Apache DolphinScheduler的Worker模块是其分布式调度系统的核心组件之一,负责任务执行、资源管理及集群动态调度。本文将通过源码剖析,揭示其设计思想与实现细节.
1、Worker接收Master RPC请求架构图

Worker服务的Netty提供和Master JDK动态代理接口调用,请参考Dolphinscheduler告警模块解说,不再重复地说。
简说 :
org.apache.dolphinscheduler.extract.worker.ITaskInstanceOperator
@RpcService
public interface ITaskInstanceOperator {
@RpcMethod
TaskInstanceDispatchResponse dispatchTask(TaskInstanceDispatchRequest taskInstanceDispatchRequest);
@RpcMethod
TaskInstanceKillResponse killTask(TaskInstanceKillRequest taskInstanceKillRequest);
@RpcMethod
TaskInstancePauseResponse pauseTask(TaskInstancePauseRequest taskPauseRequest);
@RpcMethod
UpdateWorkflowHostResponse updateWorkflowInstanceHost(UpdateWorkflowHostRequest updateWorkflowHostRequest);
}
对实现了@RpcService的接口和@RpcMethod的方法,进行Worker的Netty handler注入和Master动态代理实现。
2、分发任务
(TaskInstanceDispatchOperationFunction)

2.1、WorkerConfig
WorkerConfig : 其实就是从Worker模块下 application.yaml 下读取 worker 开头的配置
2.2、WorkerTaskExecutorFactoryBuilder
WorkerTaskExecutorFactoryBuilder : 是任务执行器工厂的构造器,里面封装了 DefaultWorkerTaskExecutorFactory(默认Worker任务执行器工厂) ,DefaultWorkerTaskExecutorFactory工厂又封装了 DefaultWorkerTaskExecutor 的创建。DefaultWorkerTaskExecutor 的父类是WorkerTaskExecutor,WorkerTaskExecutor又是一个线程。好玩不?
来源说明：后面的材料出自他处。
`design/flow/design.v`:
```
`timescale 1ns / 1ps
module BCD(
    input [15:0] HEX,
    output logic [3:0] THOUSANDS,
    output logic [3:0] HUNDREDS,
    output logic [3:0] TENS,
    output logic [3:0] ONES
    );
    int i;
    always_comb begin
        THOUSANDS = 4'h0;
        HUNDREDS = 4'h0;
        TENS = 4'h0;
        ONES = 4'h0;
        for (i=15; i>=0; i=i-1) begin
            if (THOUSANDS >= 5)
                THOUSANDS = THOUSANDS + 3;
            if (HUNDREDS >= 5)
                HUNDREDS = HUNDREDS + 3;
            if (TENS >= 5)
                TENS = TENS + 3;
            if (ONES >= 5)
                ONES = ONES + 3;
            THOUSANDS = {THOUSANDS[2:0],HUNDREDS[3]};
            HUNDREDS = {HUNDREDS[2:0],TENS[3]};
            TENS = {TENS[2:0],ONES[3]};
            ONES = {ONES[2:0],HEX[i]};
       end
   end
endmodule
`timescale 1ns / 1ps
module CathodeDriver(
    input CLK,                   
    input [15:0] HEX,
    output logic [7:0] CATHODES,
    output logic [3:0] ANODES
    );
    logic s_clk_500 = 1'b0;              
    logic [1:0] r_disp_digit = 2'b00;    
    logic [19:0] clk_div_counter = 20'h00000;
	always_ff @(posedge CLK) begin
        clk_div_counter = clk_div_counter + 1;
        if ( clk_div_counter == 20'h186A0) begin      
            clk_div_counter = 20'h00000;
            s_clk_500 = ~s_clk_500;          
        end
    end
    always_ff @(posedge s_clk_500) begin
        case (r_disp_digit)
            2'b00: begin
                ANODES= 4'b1110;
                case (HEX[3:0])
                    4'b0000: CATHODES = 8'b10000001;  
                    4'b0001: CATHODES = 8'b11001111;  
                    4'b0010: CATHODES = 8'b10010010;  
                    4'b0011: CATHODES = 8'b10000110;  
                    4'b0100: CATHODES = 8'b11001100;  
                    4'b0101: CATHODES = 8'b10100100;  
                    4'b0110: CATHODES = 8'b10100000;  
                    4'b0111: CATHODES = 8'b10001111;  
                    4'b1000: CATHODES = 8'b10000000;  
                    4'b1001: CATHODES = 8'b10001100;  
                    4'b1010: CATHODES = 8'b10001000;  
                    4'b1011: CATHODES = 8'b11100000;  
                    4'b1100: CATHODES = 8'b10110001;  
                    4'b1101: CATHODES = 8'b11000010;  
                    4'b1110: CATHODES = 8'b10110000;  
                    4'b1111: CATHODES = 8'b10111000;  
                    default: CATHODES = 8'b11111111;  
                endcase
            end
            2'b01: begin
                ANODES= 4'b1101;
                case (HEX[7:4])
                    4'b0000: CATHODES = 8'b10000001;
                    4'b0001: CATHODES = 8'b11001111;
                    4'b0010: CATHODES = 8'b10010010;
                    4'b0011: CATHODES = 8'b10000110;
                    4'b0100: CATHODES = 8'b11001100;
                    4'b0101: CATHODES = 8'b10100100;
                    4'b0110: CATHODES = 8'b10100000;
                    4'b0111: CATHODES = 8'b10001111;
                    4'b1000: CATHODES = 8'b10000000;
                    4'b1001: CATHODES = 8'b10001100;
                    4'b1010: CATHODES = 8'b10001000;  
                    4'b1011: CATHODES = 8'b11100000;
                    4'b1100: CATHODES = 8'b10110001;
                    4'b1101: CATHODES = 8'b11000010;
                    4'b1110: CATHODES = 8'b10110000;
                    4'b1111: CATHODES = 8'b10111000;
                    default: CATHODES = 8'b11111111;  
                endcase
            end
            2'b10: begin
                ANODES= 4'b1011;
                case (HEX[11:8])
                    4'b0000: CATHODES = 8'b10000001;
                    4'b0001: CATHODES = 8'b11001111;
                    4'b0010: CATHODES = 8'b10010010;
                    4'b0011: CATHODES = 8'b10000110;
                    4'b0100: CATHODES = 8'b11001100;
                    4'b0101: CATHODES = 8'b10100100;
                    4'b0110: CATHODES = 8'b10100000;
                    4'b0111: CATHODES = 8'b10001111;
                    4'b1000: CATHODES = 8'b10000000;
                    4'b1001: CATHODES = 8'b10001100;
                    4'b1010: CATHODES = 8'b10001000;  
                    4'b1011: CATHODES = 8'b11100000;
                    4'b1100: CATHODES = 8'b10110001;
                    4'b1101: CATHODES = 8'b11000010;
                    4'b1110: CATHODES = 8'b10110000;
                    4'b1111: CATHODES = 8'b10111000;
                    default: CATHODES = 8'b11111111;  
                endcase
            end
            2'b11: begin
                ANODES= 4'b0111;
                case (HEX[15:12])
                    4'b0000: CATHODES = 8'b10000001;
                    4'b0001: CATHODES = 8'b11001111;
                    4'b0010: CATHODES = 8'b10010010;
                    4'b0011: CATHODES = 8'b10000110;
                    4'b0100: CATHODES = 8'b11001100;
                    4'b0101: CATHODES = 8'b10100100;
                    4'b0110: CATHODES = 8'b10100000;
                    4'b0111: CATHODES = 8'b10001111;
                    4'b1000: CATHODES = 8'b10000000;
                    4'b1001: CATHODES = 8'b10001100;
                    4'b1010: CATHODES = 8'b10001000;  
                    4'b1011: CATHODES = 8'b11100000;
                    4'b1100: CATHODES = 8'b10110001;
                    4'b1101: CATHODES = 8'b11000010;
                    4'b1110: CATHODES = 8'b10110000;
                    4'b1111: CATHODES = 8'b10111000;
                    default: CATHODES = 8'b11111111;  
                endcase
            end
            default: begin       
                ANODES = 4'hF;
                CATHODES = 8'hFF;
                r_disp_digit = 2'b00;
            end
        endcase
        r_disp_digit = r_disp_digit + 1;
    end
endmodule
`timescale 1ns / 1ps
module IntFSM(
    input Press,CLK,
    output logic interrupt
    );
    typedef enum{START,ST1,ST2,ST3,ST4,ST5,ST6,DONE}States;
    States NS,PS = START;
    always_ff@(posedge CLK)
    begin
        PS <= NS;
    end
    always_comb
    begin
    NS = START;
    interrupt = 0;
    case(PS)
        START:
        begin
            interrupt = 0;
            if (Press)
            begin
                NS = ST1;
                interrupt = 1;
            end
            else
                NS = START;
        end
        ST1:
        begin
            interrupt = 1;
            NS = ST2;
        end
        ST2:
        begin
            interrupt = 1;
            NS = ST3;
        end
        ST3:
        begin   
            interrupt = 1;
            NS = ST4;
        end
        ST4:
        begin
            interrupt = 1;
            NS = ST5;
        end
        ST5:
        begin
            interrupt = 1;
            NS = ST6;
        end
        ST6:
        begin
            interrupt = 1;
            NS = DONE;
        end
        DONE:
        begin
            interrupt = 0;
            if (Press == 0)
                NS = START;
            else
                NS = DONE;
        end
    endcase
    end
endmodule
`timescale 1ns / 1ps
module KeyPad(
    input CLK,
    input [2:0] COLS,
    output logic [3:0] ANODES,
    output logic [7:0] CATHODES,
    output logic Interrupt, B, F, G, D
    );
    logic sclk,LD,EN,RST;
    logic [3:0] Data, Dout,sseg;
    KeyPadRegister Register(.CLK(sclk),.LD(LD),.D(Data),.Q(Dout));
    KeyPadClkDiv ClkDiv(.CLK(CLK),.SCLK(sclk));
    KeyPadFSM FSM(.COLS(COLS),.CLK(sclk),.Data(Data),.Press(LD),.B(B),.F(F),.G(G),.D(D));
    KeyPadDecode Decode(.DATA(Dout),.DOUT(sseg));
    IntFSM      IntFSM(.CLK(CLK),.Press(LD),.interrupt(Interrupt));
    SevSegDisp Sseg(.CLK(CLK),.MODE(0),.DATA_IN({12'b000000000000,sseg}),.CATHODES(CATHODES),.ANODES(ANODES));
endmodule
`timescale 1ns / 1ps
module KeyPadClkDiv(
    input CLK,
    output logic SCLK = 0
    );
    logic [21:0]maxCount = 230000;
    logic [21:0] count;    
    always_ff@(posedge CLK)
    begin
        count += 1;
        if (count == maxCount)
            SCLK <= ~SCLK;
    end
endmodule
`timescale 1ns / 1ps
module KeyPadDecode(
    input [4:0]DATA,
    output logic [4:0]DOUT
    );
    always_comb
    begin
    case(DATA)
        1:DOUT = 1;
        2:DOUT = 2;
        3:DOUT = 3;
        4:DOUT = 4;
        5:DOUT = 5;
        6:DOUT = 6;
        7:DOUT = 7;
        8:DOUT = 8;
        9:DOUT = 9;
        10:DOUT = 10;
        11:DOUT = 0;
        12:DOUT = 11;
        default: DOUT = 0;
    endcase
    end
endmodule
`timescale 1ns / 1ps
module KeyPadFSM(
    input [2:0]COLS,
    input CLK,
    output logic [3:0]Data,
    output logic Press, B,F, G, D
    );
    typedef enum{STB,STG,STF,STD,EXIT}States;
    States NS,PS = STB;
    always_ff @(posedge CLK)
    begin
        PS <= NS;
    end
    always_comb
    begin   
       NS = STB;
       B = 0;
       F = 0;
       G = 0;
       D = 0;
       Data = 13;
       Press = 0;
       case(PS)
       STB:
       begin
            NS = STB;
            B = 1;
            Press = 0;
            case(COLS)
                3'b100: 
                begin
                    Data = 1;
                    Press = 1;
                end
                3'b010:
                begin
                    Data = 2;
                    Press = 1;
                end
                3'b001: 
                begin
                    Data = 3;
                    Press = 1;
                end
                3'b000: 
                begin
                    Data = 0;
                    Press = 0;
                    NS = STG;
                end
            endcase
        end
        STG: 
        begin
            NS = STG;
            G = 1;
            Press = 0;
            case(COLS)
                3'b100:
                begin
                     Data = 4;
                     Press = 1;
                 end
                3'b010: 
                begin
                    Data = 5;
                    Press = 1;
                end
                3'b001:
                begin
                     Data = 6;
                     Press = 1;
                end
                3'b000:
                begin
                    Data = 0;
                    Press = 0;
                    NS = STF;
                end
            endcase
        end
        STF:
        begin 
            NS = STF;
            F = 1;
            Press = 0;
            case(COLS)
                3'b100: 
                begin
                    Data = 7;
                    Press = 1;
                end
                3'b010: 
                begin
                    Data = 8;
                    Press = 1;
                end
                3'b001: 
                begin
                    Data = 9;
                    Press = 1;
                end
                3'b000:
                begin
                    Data = 0;
                    Press = 0;
                    NS = STD;
                end
            endcase
        end
        STD:
        begin
            NS = STD;
            D = 1;
            Press = 0;
            case(COLS)
                3'b100: 
                begin
                    Data = 10;
                    Press = 1;
                end
                3'b010: 
                begin
                    Data = 11;
                    Press = 1;
                end
                3'b001: 
                begin
                    Data = 12;
                    Press = 1;
                end
                3'b000:
                begin
                    Data = 0;
                    Press = 0;
                    NS = STB;
                end
            endcase
        end
        endcase
    end
endmodule
`timescale 1ns / 1ps
module KeyPadRegister(
    input CLK,LD,
    input [3:0] D,
    output logic [3:0] Q
    );
    always_ff @(posedge CLK)
    begin
        if (LD)
            Q <= D;
    end
endmodule
`timescale 1ns / 1ps
module SevSegDisp(
    input CLK,               
    input MODE,              
    input [15:0] DATA_IN,
    output [7:0] CATHODES,
    output [3:0] ANODES
    );
    logic [15:0] BCD_Val;
    logic [15:0] Hex_Val;
    BCD BCDMod (.HEX(DATA_IN), .THOUSANDS(BCD_Val[15:12]),
                .HUNDREDS(BCD_Val[11:8]), .TENS(BCD_Val[7:4]),
                .ONES(BCD_Val[3:0]));
    CathodeDriver CathMod (.HEX(Hex_Val), .CLK(CLK), .CATHODES(CATHODES),
                            .ANODES(ANODES));
    always_comb begin
        if (MODE == 1'b1)
            Hex_Val = BCD_Val;
        else
            Hex_Val = DATA_IN;
    end
endmodule
```
[/design/flow/design.v]
`timescale 1ns / 1ps
module SCRATCH_RAM(
    input [9:0]DATA_IN,
    input SCR_WE,CLK,
    input [7:0]SCR_ADDR,
    output [9:0] DATA_OUT
    );
    logic [9:0] SCR_RAM [255:0];
    initial
    begin
        int i;
        for (i = 0;i < 256;i++)
            SCR_RAM[i] = 0;
    end 
    always_ff@(posedge CLK)
    begin
        if (SCR_WE)
            SCR_RAM[SCR_ADDR] <= DATA_IN;
    end
    assign DATA_OUT = SCR_RAM[SCR_ADDR];
endmodule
2.3、WorkerTaskExecutorThreadPool
WorkerTaskExecutorThreadPool : 其实就是Fixed线程池的封装而已
2.4、从operator开始说
public TaskInstanceDispatchResponse operate(TaskInstanceDispatchRequest taskInstanceDispatchRequest) {
log.info("Receive TaskInstanceDispatchRequest: {}", taskInstanceDispatchRequest);
// TODO 任务执行上下文
TaskExecutionContext taskExecutionContext = taskInstanceDispatchRequest.getTaskExecutionContext();
try {
// TODO 设置worker地址
taskExecutionContext.setHost(workerConfig.getWorkerAddress());
// TODO 设置task日志存放路径
taskExecutionContext.setLogPath(LogUtils.getTaskInstanceLogFullPath(taskExecutionContext));
// TODO MDC中设置流程实例id和任务实例id,好像只是put,没有get使用
LogUtils.setWorkflowAndTaskInstanceIDMDC(
taskExecutionContext.getProcessInstanceId(),
taskExecutionContext.getTaskInstanceId());
// check server status, if server is not running, return failed to reject this task
if (!ServerLifeCycleManager.isRunning()) {
log.error("server is not running. reject task: {}", taskExecutionContext.getProcessInstanceId());
return TaskInstanceDispatchResponse.failed(taskExecutionContext.getTaskInstanceId(),
"server is not running");
}
TaskMetrics.incrTaskTypeExecuteCount(taskExecutionContext.getTaskType());
// TODO 通过WorkerTaskExecutorFactoryBuilder创建了一个WorkerTaskExecutor
WorkerTaskExecutor workerTaskExecutor = workerTaskExecutorFactoryBuilder
.createWorkerTaskExecutorFactory(taskExecutionContext)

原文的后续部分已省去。